Which brings us to the data, where every story in tech ends up. Interactive filmmakers will take your preferences — I really want this character to commit murder, and that one can kill himself — and convert them into numbers that will guide the creation of new shows you will be programmed to find irresistible.

“We’ll see what resonates with audiences and what doesn’t,” Netflix’s Yellin said.

What Netflix is really building is a voting machine. It’s simple to see how technology like this could be used during, for instance, debates by presidential candidates. Viewers would react to promises being made, with their reactions immediately relayed to the candidates.

'The National Anthem', the first episode of 'Black Mirror', anticipated the interactivity of 'Bandersnatch'

Black Mirror anticipated this sort of possibility in its very first episode. In 2011, “The National Anthem” posed the question, What if a British politician were forced to follow the whims of the public in real time? He would end up having sex with a pig on live television, of course.

“Bandersnatch” as a show is entertaining, but as a glimpse of the near future of technology it is horrifying. It is the grimmest Black Mirror yet, which is saying something for a series that, for its “Metalhead” episode, took the Boston Dynamics robot dogs and put them in a scenario where they hunt and kill people.

“Whatever path you take, there’s darkness ahead,” observed David Slade, who directed both “Metalhead” and “Bandersnatch.”

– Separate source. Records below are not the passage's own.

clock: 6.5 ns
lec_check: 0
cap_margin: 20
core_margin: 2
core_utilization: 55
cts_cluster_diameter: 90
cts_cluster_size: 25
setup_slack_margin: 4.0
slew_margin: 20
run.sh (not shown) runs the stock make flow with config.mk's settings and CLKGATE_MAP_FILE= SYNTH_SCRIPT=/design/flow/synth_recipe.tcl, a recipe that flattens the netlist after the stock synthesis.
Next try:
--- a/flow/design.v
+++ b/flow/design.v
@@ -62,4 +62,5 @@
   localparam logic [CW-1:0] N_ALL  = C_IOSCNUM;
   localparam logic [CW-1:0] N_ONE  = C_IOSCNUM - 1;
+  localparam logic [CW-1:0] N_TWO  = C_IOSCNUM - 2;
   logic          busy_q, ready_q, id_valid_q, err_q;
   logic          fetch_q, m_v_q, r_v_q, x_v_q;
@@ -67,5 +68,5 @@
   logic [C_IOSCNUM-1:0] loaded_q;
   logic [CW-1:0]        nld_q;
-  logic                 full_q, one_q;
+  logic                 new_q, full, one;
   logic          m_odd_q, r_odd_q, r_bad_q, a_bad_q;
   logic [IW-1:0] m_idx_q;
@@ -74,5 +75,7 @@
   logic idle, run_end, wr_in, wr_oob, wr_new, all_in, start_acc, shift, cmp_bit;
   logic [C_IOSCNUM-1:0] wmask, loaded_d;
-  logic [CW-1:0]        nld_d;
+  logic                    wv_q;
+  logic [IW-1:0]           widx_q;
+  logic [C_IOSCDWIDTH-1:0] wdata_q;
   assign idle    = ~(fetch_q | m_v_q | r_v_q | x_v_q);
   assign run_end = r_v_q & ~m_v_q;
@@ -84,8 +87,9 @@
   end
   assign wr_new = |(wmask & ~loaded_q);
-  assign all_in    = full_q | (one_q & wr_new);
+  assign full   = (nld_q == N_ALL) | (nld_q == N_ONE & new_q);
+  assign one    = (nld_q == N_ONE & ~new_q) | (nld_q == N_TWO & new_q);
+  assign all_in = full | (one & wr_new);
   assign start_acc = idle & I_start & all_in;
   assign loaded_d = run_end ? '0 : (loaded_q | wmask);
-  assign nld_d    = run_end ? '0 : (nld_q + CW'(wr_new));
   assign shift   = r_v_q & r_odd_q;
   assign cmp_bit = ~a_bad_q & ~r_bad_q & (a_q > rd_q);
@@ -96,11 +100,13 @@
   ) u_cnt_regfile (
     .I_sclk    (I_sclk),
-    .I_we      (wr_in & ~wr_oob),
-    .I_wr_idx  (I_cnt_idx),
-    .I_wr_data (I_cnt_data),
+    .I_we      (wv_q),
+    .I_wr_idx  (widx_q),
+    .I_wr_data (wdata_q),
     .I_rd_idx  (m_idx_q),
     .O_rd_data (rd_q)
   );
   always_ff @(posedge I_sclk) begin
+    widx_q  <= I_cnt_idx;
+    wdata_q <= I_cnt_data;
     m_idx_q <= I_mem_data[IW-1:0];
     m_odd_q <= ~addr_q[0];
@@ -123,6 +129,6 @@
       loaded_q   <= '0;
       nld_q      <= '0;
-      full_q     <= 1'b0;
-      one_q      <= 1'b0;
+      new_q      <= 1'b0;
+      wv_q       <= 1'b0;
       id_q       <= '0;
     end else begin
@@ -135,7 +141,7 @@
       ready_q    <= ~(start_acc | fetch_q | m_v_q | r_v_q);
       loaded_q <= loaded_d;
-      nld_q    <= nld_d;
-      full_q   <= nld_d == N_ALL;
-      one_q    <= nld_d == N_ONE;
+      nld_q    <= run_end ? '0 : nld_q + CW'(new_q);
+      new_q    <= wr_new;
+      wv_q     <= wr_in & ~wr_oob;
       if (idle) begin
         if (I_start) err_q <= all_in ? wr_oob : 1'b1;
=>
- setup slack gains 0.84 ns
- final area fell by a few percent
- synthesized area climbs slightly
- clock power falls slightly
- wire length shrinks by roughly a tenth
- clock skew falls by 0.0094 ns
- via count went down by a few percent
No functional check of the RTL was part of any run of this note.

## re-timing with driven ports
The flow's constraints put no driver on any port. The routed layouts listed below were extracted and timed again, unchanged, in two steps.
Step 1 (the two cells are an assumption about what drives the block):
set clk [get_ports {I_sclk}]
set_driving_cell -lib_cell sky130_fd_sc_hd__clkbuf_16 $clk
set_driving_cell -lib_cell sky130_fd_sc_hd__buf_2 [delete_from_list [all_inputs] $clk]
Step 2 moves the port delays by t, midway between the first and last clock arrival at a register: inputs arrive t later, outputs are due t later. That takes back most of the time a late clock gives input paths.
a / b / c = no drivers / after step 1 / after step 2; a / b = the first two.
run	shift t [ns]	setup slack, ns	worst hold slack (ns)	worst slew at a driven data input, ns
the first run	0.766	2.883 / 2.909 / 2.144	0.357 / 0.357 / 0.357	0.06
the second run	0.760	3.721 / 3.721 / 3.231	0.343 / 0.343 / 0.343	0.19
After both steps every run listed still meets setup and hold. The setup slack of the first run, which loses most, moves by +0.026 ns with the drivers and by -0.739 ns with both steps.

That is pretty much Brooker’s life philosophy. He began as a game reviewer, then became a TV critic, then a critic on TV. Black Mirror — named after the shiny objects on our desks, walls and all too often in our hands — anticipated the tech backlash.

“When we started doing the show, the general view of technology was a rosy one,” Brooker said. “I remember looking at Apple advertisements, and the imagery in them was so lovely. It reminded me of that sequence in Soylent Green where they show the old guy beautiful images of nature, just before they kill him.”

As Jones explained to Brooker: “You are naturally suspicious and paranoid and neurotic.”

“I worry about things, basically,” he said.

He is trying to dial back on technology. This is not easy or perhaps even desirable, because his confrontations with tech feed the show. That is one reason he got an Amazon Echo: research.

“Quite quickly my children, four and six, starting talking to it,” he said. “One of my kids walked into the room and called me Alexa. ‘Alexa — oh, Daddy, where are my shoes?’ I thought, ‘I have to kill that device.'”

“How would Alexa know where his shoes are?” Jones asked.

“Alexa probably does know where his shoes are,” Brooker said. “That’s the tragedy of it.”

Now that we’re all suspicious and paranoid and neurotic, at least about technology, Black Mirror is in flux. “We’re doing more optimistic episodes and stories, rather than just dystopian and negative ones,” Brooker said. “We want to keep the show interesting for us.” He and Jones were, however, extremely hazy on when the next episodes would arrive. “Bandersnatch” consumed all their attention for a year.

One thing is clear, though. The new episodes won’t be interactive. Asked if he had any advice for someone who wanted to try the format, Brooker said in a joking-but-not-really tone: “Run away. It’s harder than you think.”